The required output is the lines below from the line containing "- core utilization grows by 6.5 points" to the line containing "Settings changed: ABC_AREA", inclusive, retyped exactly. No other lines belong in it.

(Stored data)
<<<<

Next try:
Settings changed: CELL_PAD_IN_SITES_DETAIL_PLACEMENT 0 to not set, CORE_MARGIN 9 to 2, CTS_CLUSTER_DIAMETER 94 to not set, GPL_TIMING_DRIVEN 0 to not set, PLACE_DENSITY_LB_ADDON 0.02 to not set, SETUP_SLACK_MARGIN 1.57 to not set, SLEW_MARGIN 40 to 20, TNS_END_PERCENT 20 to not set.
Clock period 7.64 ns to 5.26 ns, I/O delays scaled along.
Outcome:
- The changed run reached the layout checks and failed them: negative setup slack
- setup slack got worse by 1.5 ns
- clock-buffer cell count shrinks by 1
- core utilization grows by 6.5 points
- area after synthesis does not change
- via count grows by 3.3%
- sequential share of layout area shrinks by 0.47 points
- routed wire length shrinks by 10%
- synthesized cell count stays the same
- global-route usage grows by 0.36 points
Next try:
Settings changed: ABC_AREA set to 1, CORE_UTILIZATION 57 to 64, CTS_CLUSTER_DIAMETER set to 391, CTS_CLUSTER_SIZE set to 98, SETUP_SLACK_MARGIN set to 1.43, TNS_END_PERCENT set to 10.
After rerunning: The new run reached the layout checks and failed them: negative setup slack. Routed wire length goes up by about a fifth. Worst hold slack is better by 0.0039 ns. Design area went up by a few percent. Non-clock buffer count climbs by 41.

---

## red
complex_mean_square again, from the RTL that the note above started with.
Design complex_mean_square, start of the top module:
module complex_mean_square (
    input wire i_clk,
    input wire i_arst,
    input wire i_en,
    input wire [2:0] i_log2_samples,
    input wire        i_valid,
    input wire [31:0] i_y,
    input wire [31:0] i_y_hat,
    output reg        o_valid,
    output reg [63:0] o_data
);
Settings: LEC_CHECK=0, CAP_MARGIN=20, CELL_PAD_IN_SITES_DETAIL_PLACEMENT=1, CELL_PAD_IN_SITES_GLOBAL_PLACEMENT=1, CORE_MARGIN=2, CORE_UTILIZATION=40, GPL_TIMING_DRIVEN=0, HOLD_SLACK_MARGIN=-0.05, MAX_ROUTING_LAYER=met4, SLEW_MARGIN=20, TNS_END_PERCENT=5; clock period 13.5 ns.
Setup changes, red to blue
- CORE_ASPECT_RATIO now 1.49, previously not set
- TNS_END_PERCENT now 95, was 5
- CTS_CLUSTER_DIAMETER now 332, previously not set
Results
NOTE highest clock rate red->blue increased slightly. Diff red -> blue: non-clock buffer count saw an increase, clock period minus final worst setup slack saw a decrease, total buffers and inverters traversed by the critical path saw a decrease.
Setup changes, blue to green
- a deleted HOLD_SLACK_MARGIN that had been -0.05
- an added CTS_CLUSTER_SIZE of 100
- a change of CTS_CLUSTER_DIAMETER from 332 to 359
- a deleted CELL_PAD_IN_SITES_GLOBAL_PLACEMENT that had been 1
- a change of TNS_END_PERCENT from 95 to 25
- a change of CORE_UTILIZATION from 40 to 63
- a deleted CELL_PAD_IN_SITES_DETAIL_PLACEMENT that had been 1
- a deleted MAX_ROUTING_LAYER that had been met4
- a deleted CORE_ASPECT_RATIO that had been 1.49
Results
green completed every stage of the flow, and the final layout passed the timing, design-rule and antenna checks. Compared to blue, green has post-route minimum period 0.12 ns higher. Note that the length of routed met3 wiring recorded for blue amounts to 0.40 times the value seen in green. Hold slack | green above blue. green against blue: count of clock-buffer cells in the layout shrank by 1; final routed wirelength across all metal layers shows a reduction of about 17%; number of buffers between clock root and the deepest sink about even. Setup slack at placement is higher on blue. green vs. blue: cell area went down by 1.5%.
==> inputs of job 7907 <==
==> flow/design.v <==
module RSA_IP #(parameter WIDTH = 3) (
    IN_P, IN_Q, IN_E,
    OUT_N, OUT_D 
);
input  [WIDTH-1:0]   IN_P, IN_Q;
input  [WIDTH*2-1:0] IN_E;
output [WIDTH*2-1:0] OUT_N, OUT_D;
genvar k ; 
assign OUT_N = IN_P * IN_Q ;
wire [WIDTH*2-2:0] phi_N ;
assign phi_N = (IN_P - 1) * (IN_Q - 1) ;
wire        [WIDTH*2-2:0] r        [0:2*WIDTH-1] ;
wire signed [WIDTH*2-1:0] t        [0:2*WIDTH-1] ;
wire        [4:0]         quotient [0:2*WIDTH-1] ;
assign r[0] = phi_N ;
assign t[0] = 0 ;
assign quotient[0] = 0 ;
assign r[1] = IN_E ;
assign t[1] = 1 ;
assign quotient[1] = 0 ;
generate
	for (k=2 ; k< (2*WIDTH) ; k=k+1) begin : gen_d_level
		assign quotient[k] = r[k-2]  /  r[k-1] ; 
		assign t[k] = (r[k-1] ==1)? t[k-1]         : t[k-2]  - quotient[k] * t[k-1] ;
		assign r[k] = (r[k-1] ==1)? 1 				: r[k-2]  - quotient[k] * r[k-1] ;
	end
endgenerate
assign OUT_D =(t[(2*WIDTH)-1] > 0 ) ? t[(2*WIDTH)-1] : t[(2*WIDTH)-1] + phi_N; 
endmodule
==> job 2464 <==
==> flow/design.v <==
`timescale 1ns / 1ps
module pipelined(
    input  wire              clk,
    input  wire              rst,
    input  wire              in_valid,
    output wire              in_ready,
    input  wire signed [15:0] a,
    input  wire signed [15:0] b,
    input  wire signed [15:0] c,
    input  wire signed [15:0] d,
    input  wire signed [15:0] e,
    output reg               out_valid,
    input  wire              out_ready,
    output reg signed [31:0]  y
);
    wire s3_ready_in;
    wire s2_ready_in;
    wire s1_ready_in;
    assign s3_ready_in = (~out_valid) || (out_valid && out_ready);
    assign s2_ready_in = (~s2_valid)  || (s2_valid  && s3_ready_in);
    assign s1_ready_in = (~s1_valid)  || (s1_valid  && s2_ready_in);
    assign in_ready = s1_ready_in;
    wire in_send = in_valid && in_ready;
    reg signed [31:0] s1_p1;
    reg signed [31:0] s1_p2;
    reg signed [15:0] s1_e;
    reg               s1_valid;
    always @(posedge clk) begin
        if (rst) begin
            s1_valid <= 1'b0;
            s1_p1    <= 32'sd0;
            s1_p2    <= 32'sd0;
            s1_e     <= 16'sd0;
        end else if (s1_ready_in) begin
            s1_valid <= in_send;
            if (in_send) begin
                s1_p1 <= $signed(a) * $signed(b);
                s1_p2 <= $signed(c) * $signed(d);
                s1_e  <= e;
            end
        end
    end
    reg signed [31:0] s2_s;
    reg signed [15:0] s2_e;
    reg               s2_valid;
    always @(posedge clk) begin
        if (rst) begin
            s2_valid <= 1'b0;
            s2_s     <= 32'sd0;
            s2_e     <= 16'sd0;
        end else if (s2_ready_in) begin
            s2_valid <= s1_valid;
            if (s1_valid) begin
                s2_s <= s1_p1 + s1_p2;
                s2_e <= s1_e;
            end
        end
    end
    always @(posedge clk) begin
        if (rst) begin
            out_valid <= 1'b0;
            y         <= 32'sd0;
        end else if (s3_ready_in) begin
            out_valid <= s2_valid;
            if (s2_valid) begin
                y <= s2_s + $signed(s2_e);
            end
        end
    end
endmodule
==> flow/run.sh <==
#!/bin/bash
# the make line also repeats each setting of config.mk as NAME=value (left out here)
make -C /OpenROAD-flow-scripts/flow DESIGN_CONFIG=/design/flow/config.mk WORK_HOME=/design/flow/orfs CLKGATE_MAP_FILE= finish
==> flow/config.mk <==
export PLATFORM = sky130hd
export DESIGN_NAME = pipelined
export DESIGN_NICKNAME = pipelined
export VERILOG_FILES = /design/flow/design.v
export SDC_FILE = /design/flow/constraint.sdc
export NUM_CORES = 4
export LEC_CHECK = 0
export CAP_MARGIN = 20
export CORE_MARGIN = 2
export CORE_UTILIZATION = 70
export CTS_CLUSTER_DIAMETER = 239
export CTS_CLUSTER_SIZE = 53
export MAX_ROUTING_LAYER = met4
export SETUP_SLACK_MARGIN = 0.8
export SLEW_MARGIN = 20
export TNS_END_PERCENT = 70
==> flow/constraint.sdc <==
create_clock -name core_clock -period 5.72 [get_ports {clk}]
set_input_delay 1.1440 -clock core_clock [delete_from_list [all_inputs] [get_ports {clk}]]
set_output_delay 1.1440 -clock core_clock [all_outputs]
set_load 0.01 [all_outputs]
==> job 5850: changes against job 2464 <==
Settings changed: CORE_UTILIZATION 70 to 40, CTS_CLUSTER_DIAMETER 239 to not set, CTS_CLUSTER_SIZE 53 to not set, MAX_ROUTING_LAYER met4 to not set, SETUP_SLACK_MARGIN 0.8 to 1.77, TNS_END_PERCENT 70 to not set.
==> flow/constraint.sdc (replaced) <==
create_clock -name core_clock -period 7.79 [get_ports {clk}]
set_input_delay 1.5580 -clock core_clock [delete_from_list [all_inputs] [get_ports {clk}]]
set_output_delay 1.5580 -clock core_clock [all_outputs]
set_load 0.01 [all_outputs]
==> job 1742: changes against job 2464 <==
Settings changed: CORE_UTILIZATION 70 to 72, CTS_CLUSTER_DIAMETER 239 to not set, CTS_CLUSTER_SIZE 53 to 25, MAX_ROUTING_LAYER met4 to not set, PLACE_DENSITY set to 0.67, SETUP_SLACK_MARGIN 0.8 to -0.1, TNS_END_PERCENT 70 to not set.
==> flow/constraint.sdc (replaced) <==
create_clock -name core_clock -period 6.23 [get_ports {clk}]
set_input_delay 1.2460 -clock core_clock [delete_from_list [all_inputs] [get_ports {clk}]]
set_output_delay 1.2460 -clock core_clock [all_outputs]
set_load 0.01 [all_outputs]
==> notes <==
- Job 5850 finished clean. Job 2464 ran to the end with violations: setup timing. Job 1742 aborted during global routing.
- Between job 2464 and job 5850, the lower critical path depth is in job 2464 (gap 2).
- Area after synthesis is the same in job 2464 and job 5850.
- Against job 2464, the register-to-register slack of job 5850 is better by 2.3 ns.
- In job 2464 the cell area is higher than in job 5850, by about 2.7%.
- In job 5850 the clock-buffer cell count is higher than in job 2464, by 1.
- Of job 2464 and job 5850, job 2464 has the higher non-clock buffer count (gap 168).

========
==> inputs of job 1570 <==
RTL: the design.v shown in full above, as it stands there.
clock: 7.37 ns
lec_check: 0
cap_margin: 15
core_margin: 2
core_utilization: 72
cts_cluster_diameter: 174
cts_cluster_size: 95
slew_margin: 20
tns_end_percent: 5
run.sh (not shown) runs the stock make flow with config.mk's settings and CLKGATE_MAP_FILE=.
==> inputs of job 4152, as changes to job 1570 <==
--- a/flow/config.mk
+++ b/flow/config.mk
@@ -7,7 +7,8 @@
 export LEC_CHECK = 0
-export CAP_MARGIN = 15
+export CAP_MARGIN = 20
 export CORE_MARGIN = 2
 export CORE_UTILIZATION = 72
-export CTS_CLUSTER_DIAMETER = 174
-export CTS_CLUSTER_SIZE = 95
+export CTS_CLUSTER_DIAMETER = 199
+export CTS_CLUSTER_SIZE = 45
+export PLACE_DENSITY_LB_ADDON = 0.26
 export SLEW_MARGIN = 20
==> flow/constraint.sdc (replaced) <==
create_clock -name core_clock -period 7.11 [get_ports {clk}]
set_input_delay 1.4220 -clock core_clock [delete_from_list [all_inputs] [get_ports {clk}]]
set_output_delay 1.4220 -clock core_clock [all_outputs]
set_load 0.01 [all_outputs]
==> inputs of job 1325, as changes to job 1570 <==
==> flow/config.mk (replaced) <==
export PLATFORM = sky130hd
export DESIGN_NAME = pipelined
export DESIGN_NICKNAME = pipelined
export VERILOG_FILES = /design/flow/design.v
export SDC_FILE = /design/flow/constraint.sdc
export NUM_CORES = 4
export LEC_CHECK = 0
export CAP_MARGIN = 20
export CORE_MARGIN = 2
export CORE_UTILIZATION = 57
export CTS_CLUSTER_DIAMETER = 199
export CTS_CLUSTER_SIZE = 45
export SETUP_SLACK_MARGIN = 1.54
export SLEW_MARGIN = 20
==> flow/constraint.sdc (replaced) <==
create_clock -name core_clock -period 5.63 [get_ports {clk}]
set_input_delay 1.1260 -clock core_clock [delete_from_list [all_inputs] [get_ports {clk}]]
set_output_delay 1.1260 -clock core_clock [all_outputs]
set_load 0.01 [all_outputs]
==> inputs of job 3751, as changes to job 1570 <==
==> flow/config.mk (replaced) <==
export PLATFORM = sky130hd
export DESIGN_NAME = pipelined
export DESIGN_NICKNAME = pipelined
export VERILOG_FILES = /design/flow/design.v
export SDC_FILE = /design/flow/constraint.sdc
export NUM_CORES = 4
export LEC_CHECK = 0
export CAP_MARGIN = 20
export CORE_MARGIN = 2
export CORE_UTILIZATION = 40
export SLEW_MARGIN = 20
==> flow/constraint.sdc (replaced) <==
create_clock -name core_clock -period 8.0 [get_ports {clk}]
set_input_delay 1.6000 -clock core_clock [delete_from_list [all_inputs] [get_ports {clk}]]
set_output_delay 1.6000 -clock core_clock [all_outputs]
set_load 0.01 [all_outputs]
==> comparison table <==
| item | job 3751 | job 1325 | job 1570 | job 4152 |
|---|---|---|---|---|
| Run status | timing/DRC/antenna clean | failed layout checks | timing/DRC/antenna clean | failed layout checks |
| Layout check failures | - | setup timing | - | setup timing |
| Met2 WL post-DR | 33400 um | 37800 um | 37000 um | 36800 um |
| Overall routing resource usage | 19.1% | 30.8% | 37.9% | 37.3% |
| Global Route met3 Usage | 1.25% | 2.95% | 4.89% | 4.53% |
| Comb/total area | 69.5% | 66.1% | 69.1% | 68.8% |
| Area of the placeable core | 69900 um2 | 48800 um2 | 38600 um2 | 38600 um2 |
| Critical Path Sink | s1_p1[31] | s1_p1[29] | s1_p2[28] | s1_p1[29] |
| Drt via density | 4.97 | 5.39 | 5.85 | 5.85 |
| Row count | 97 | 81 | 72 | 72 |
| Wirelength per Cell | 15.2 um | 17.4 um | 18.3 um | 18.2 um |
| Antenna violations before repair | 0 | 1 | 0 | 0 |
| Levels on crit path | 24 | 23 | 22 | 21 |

>>>>

*Worked solution*.
- core utilization grows by 6.5 points
- area after synthesis does not change
- via count grows by 3.3%
- sequential share of layout area shrinks by 0.47 points
- routed wire length shrinks by 10%
- synthesized cell count stays the same
- global-route usage grows by 0.36 points
Next try:
Settings changed: ABC_AREA set to 1, CORE_UTILIZATION 57 to 64, CTS_CLUSTER_DIAMETER set to 391, CTS_CLUSTER_SIZE set to 98, SETUP_SLACK_MARGIN set to 1.43, TNS_END_PERCENT set to 10.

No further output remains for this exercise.